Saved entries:
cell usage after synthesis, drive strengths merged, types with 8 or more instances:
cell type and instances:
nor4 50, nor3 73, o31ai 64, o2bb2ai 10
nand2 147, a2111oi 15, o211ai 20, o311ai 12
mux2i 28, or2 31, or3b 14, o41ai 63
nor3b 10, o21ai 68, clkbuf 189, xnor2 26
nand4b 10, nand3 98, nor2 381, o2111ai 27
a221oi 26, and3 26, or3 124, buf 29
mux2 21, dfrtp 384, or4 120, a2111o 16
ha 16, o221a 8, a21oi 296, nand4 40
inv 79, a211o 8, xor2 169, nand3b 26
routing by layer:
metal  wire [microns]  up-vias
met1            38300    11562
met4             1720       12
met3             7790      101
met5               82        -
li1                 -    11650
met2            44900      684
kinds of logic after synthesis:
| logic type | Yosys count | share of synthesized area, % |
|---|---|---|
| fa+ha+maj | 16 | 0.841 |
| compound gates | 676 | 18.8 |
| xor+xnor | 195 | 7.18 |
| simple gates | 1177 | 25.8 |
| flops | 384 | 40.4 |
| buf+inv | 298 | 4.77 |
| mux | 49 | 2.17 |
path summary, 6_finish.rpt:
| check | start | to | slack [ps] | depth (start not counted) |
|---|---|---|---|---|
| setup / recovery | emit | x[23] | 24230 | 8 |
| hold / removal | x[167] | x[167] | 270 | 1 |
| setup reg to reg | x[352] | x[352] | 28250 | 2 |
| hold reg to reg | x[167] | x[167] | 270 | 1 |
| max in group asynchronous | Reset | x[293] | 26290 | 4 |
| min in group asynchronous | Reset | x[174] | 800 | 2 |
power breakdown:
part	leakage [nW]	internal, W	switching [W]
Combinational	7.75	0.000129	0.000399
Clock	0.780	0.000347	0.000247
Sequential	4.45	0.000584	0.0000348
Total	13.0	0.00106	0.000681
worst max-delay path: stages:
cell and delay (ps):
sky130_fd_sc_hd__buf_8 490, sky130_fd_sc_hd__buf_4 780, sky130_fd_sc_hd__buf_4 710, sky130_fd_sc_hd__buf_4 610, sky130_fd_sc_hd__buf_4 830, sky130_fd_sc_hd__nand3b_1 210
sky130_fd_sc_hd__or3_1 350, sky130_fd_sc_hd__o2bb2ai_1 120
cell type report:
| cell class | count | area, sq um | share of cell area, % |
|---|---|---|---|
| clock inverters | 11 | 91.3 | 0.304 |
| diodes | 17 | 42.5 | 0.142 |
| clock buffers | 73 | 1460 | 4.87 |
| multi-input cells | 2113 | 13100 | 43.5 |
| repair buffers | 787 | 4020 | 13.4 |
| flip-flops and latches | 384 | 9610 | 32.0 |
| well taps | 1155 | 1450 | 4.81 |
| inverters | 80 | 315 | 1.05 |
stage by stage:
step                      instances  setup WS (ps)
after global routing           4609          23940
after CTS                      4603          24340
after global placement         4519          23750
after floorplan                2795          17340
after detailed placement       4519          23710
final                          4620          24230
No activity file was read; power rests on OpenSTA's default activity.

> _Task directions_
The response should be an exact copy of the lines from the one with "1450 | 4.81 |" through the end of the data, with no other text.

> _Written answer_
| well taps | 1155 | 1450 | 4.81 |
| inverters | 80 | 315 | 1.05 |
stage by stage:
step                      instances  setup WS (ps)
after global routing           4609          23940
after CTS                      4603          24340
after global placement         4519          23750
after floorplan                2795          17340
after detailed placement       4519          23710
final                          4620          24230
No activity file was read; power rests on OpenSTA's default activity.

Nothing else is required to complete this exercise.